◆ RECORDS FOR THE TASK ◆
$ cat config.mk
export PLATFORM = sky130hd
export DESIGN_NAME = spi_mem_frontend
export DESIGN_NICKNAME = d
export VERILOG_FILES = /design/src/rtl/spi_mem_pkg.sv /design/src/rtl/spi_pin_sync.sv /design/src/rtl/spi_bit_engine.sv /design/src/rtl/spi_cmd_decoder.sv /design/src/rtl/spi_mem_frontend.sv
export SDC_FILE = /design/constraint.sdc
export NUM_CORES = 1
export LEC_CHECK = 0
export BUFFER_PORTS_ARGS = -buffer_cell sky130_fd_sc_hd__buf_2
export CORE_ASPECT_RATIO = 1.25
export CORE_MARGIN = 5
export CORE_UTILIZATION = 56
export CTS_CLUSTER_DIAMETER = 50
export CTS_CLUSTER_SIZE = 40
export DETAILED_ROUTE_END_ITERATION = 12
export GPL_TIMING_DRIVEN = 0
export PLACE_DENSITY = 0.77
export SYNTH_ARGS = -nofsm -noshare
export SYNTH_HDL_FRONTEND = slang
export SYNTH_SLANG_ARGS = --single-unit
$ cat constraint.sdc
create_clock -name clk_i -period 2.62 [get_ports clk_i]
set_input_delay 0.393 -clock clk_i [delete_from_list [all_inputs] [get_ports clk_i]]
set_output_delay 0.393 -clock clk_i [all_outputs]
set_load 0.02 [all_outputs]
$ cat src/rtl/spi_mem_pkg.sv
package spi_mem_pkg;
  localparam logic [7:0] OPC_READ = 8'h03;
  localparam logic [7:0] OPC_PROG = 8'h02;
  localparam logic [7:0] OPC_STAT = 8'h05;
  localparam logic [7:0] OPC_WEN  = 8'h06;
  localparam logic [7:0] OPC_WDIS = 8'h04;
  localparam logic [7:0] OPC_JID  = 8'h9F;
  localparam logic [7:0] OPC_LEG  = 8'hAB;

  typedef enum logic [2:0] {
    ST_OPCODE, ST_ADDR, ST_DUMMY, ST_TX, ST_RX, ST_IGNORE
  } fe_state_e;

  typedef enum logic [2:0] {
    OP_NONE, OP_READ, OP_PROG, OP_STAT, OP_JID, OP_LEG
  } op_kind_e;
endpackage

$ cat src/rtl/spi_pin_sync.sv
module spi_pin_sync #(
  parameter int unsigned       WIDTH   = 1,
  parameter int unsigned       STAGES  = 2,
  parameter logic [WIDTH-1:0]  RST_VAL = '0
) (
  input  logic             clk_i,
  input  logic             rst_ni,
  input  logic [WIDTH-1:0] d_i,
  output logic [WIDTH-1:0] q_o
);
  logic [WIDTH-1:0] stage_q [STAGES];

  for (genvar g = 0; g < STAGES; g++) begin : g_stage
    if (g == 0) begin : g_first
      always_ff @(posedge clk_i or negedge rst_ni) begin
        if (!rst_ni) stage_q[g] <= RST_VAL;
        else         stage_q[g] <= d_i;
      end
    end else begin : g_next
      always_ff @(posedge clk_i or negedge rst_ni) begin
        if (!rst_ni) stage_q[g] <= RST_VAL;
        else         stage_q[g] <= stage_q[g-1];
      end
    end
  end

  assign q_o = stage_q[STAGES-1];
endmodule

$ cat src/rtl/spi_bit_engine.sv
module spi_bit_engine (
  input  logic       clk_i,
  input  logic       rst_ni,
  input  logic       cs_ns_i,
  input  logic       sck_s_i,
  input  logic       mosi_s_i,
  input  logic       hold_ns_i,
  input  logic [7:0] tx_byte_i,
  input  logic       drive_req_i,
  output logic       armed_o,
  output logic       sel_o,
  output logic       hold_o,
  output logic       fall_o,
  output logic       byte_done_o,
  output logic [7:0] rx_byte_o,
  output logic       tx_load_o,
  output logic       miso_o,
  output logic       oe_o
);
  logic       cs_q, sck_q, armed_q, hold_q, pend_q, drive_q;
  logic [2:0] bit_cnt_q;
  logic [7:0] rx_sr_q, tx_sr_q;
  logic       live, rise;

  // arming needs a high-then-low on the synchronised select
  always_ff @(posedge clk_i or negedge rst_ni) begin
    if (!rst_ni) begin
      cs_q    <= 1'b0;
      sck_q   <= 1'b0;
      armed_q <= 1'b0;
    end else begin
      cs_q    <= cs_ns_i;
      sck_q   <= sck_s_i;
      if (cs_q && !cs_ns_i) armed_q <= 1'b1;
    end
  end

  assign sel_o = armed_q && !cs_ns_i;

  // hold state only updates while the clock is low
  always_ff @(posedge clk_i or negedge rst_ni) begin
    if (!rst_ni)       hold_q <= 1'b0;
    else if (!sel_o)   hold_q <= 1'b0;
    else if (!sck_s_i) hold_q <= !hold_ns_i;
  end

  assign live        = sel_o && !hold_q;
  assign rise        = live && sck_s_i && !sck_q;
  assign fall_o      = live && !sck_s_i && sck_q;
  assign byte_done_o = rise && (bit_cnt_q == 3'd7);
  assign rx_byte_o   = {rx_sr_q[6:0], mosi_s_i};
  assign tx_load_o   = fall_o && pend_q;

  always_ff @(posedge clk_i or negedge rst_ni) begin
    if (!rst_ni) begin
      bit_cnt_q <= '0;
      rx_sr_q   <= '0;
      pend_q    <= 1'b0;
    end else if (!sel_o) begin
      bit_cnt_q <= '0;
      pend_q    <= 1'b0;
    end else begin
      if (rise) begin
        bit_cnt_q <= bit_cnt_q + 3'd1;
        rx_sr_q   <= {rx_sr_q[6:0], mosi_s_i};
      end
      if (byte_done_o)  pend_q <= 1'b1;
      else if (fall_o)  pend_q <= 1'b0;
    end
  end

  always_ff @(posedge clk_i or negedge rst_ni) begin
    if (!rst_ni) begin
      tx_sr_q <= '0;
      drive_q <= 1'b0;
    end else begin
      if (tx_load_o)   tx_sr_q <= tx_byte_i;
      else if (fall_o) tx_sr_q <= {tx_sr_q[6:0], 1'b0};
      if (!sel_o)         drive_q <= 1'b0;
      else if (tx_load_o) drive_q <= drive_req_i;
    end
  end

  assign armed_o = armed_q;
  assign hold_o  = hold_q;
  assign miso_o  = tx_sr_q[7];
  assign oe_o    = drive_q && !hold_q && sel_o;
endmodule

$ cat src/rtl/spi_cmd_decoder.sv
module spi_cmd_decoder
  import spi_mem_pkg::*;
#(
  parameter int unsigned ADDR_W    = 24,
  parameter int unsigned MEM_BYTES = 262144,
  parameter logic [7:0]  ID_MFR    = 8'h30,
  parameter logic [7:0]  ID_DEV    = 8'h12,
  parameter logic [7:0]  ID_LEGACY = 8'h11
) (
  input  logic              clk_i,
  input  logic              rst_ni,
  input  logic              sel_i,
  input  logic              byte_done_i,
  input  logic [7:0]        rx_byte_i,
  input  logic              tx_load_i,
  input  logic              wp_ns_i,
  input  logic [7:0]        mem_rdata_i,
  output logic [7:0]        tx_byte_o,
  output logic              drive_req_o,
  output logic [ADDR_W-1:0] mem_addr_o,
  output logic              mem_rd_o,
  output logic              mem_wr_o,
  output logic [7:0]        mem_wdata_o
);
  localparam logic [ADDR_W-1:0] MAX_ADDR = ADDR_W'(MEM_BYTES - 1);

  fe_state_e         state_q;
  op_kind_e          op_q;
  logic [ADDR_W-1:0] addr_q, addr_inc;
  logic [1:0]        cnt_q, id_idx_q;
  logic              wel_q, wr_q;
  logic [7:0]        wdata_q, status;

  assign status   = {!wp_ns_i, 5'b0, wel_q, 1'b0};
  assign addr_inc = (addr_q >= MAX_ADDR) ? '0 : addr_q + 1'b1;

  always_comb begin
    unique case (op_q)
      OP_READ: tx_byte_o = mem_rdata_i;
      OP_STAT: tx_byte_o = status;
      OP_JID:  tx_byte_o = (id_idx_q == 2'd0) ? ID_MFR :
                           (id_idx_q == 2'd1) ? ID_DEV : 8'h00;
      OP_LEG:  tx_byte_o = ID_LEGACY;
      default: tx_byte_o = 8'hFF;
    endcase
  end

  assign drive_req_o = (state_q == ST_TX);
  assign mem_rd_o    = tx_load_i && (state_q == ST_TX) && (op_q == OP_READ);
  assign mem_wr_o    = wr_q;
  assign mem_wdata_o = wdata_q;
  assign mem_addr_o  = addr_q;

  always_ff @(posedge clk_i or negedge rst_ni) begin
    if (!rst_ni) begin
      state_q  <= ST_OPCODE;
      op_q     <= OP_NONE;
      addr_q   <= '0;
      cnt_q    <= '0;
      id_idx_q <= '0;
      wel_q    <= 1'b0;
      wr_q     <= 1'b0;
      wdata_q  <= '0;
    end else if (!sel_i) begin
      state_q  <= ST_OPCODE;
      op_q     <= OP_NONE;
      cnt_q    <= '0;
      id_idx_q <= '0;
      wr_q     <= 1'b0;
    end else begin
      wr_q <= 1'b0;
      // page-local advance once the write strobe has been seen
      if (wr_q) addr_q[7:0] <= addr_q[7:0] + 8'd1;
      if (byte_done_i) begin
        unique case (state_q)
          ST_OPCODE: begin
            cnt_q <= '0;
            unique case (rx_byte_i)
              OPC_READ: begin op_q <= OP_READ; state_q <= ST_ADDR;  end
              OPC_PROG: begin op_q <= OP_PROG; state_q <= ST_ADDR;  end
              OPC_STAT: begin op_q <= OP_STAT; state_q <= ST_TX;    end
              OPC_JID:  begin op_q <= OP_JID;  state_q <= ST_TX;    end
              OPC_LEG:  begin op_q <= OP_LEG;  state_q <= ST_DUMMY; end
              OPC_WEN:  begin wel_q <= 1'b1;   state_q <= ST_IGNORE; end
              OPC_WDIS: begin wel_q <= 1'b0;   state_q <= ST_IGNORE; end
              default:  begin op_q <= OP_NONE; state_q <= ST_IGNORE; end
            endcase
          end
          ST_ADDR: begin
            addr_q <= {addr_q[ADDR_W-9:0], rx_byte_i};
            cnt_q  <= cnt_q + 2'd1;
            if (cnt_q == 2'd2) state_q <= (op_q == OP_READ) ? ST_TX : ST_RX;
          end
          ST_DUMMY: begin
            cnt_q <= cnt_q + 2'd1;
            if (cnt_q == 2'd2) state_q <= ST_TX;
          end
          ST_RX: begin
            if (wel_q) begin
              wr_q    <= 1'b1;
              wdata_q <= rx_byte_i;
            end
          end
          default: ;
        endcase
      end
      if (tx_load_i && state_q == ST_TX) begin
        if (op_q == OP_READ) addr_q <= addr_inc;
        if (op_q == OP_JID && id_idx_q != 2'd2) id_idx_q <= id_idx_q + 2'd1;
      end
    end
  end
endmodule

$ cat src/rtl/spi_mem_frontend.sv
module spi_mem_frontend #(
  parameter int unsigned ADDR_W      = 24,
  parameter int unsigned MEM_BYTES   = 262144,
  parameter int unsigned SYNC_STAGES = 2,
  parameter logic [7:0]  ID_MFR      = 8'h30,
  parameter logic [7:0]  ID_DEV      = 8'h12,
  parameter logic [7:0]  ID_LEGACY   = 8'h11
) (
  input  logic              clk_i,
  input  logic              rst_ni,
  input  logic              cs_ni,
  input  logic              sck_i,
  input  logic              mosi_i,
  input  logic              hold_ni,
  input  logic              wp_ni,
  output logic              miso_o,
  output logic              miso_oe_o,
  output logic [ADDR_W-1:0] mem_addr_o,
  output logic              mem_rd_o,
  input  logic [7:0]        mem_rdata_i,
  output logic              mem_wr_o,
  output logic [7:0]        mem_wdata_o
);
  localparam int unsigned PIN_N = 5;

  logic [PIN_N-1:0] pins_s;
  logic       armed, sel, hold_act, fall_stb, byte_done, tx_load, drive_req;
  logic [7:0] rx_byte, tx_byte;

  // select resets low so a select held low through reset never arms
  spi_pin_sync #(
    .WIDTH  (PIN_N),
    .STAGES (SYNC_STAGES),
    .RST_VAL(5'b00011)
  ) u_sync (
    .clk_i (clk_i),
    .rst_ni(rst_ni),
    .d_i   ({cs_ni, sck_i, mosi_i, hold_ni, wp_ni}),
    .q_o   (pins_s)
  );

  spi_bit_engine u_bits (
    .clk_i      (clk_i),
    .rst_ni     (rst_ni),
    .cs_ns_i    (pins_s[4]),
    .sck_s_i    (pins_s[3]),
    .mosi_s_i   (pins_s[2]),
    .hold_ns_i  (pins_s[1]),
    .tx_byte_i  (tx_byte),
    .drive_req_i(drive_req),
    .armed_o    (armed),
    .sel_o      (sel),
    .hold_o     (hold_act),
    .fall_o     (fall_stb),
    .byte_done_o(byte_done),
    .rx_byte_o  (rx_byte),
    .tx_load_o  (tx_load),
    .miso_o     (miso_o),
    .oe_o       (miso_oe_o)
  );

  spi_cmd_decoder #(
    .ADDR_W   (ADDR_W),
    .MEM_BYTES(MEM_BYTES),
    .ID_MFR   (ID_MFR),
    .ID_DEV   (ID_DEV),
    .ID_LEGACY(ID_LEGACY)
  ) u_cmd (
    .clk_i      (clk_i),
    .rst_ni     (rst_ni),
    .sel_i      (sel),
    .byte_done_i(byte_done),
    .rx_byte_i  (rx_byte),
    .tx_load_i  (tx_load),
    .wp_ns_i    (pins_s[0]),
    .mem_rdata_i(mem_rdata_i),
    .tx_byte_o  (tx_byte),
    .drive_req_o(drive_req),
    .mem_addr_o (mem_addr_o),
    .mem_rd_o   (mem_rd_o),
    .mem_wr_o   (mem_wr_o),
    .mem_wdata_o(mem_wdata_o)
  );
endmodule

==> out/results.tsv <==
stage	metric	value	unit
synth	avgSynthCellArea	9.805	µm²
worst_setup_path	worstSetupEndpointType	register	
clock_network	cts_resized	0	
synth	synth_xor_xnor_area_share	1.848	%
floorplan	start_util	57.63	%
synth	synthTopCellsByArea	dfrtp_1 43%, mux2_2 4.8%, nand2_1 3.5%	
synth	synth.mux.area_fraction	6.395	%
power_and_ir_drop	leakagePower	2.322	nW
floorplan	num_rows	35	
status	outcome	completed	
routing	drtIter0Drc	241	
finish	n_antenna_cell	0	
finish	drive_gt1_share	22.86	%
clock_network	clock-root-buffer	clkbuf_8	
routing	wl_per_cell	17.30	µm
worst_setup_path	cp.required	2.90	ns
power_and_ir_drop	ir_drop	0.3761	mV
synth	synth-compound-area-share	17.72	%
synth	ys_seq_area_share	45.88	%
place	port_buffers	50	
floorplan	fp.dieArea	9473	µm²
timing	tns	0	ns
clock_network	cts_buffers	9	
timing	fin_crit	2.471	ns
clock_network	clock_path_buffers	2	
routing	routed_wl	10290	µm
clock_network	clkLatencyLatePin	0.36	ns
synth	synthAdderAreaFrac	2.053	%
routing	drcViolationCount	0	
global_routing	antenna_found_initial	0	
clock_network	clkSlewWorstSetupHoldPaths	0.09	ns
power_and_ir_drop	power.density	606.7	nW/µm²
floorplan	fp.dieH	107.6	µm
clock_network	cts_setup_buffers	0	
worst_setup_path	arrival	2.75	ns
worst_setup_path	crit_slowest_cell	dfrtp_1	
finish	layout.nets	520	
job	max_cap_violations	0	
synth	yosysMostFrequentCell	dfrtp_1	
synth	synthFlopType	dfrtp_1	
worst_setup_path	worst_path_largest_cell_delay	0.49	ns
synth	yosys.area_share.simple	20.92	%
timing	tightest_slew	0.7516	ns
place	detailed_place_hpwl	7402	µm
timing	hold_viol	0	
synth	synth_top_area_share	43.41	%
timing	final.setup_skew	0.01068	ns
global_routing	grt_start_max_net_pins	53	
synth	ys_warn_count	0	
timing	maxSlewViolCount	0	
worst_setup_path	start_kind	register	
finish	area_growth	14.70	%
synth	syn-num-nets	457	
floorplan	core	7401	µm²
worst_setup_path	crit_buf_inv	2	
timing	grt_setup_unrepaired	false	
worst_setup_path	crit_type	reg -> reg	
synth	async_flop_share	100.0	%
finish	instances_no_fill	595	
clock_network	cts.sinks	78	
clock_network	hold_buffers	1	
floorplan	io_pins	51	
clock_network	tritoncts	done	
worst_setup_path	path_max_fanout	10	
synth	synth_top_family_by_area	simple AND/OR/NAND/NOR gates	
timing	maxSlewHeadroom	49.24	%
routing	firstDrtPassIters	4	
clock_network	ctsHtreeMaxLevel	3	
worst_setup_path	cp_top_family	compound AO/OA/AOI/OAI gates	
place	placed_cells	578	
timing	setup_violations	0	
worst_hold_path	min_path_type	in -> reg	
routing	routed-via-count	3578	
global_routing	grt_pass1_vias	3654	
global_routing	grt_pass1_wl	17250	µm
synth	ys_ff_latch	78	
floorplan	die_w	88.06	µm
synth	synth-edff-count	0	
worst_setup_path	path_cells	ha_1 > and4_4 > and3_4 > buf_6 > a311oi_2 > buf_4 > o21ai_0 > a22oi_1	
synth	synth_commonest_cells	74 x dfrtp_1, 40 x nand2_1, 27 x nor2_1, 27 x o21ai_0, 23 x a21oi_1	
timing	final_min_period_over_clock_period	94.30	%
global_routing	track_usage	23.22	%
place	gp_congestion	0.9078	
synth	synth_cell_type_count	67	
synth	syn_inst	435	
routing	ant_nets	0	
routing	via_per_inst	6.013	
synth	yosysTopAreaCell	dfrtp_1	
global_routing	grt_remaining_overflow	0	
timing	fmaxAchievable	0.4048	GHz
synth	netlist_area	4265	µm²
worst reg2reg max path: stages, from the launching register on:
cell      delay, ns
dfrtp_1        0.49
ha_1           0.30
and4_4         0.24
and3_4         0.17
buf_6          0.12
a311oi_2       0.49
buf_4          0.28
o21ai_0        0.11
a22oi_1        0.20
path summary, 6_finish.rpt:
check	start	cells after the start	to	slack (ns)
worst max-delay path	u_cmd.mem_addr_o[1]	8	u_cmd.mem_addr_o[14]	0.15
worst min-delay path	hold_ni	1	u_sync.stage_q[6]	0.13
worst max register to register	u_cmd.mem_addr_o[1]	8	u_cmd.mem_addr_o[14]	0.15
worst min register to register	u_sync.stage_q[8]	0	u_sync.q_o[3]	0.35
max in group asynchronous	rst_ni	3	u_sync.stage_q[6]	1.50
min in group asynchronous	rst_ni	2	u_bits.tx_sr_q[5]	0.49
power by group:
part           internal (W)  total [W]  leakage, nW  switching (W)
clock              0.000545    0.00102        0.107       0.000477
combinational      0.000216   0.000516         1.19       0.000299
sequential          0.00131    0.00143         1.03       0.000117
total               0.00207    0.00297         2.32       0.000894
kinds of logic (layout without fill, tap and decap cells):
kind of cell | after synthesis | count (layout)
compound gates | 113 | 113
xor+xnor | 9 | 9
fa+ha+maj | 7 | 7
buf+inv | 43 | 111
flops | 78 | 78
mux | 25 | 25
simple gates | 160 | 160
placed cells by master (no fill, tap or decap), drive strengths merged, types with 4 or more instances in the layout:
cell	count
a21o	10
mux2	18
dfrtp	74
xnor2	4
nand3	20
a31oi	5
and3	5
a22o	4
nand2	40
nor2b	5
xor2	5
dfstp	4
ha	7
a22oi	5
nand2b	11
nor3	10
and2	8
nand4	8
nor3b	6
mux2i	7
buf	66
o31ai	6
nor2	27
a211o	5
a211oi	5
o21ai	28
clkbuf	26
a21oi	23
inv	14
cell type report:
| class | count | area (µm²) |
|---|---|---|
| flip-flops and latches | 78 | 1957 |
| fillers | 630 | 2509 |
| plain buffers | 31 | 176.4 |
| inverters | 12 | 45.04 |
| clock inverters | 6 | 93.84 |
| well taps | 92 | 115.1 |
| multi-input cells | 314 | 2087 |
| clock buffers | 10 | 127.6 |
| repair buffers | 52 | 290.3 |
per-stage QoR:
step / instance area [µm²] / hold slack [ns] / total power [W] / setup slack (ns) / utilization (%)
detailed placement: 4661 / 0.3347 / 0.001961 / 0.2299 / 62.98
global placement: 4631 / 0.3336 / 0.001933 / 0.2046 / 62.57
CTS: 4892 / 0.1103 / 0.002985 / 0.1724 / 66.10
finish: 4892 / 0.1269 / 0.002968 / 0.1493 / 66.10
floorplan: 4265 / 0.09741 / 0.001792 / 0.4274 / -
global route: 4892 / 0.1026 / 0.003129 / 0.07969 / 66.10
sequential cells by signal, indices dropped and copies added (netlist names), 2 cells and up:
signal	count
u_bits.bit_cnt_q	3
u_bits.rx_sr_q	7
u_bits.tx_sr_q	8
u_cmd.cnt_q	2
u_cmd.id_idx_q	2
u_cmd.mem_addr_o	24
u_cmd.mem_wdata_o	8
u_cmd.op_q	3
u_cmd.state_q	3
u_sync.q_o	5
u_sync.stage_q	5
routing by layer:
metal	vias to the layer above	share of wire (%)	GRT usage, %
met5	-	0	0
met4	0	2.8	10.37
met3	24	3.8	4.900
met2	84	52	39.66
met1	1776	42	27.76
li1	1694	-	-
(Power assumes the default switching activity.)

◆ REQUIREMENT ◆
Using the material above, return each line in which the word "live" occurs.

◆ OUTPUT FOR THIS TASK ◆
  logic       live, rise;
  assign live        = sel_o && !hold_q;
  assign rise        = live && sck_s_i && !sck_q;
  assign fall_o      = live && !sck_s_i && sck_q;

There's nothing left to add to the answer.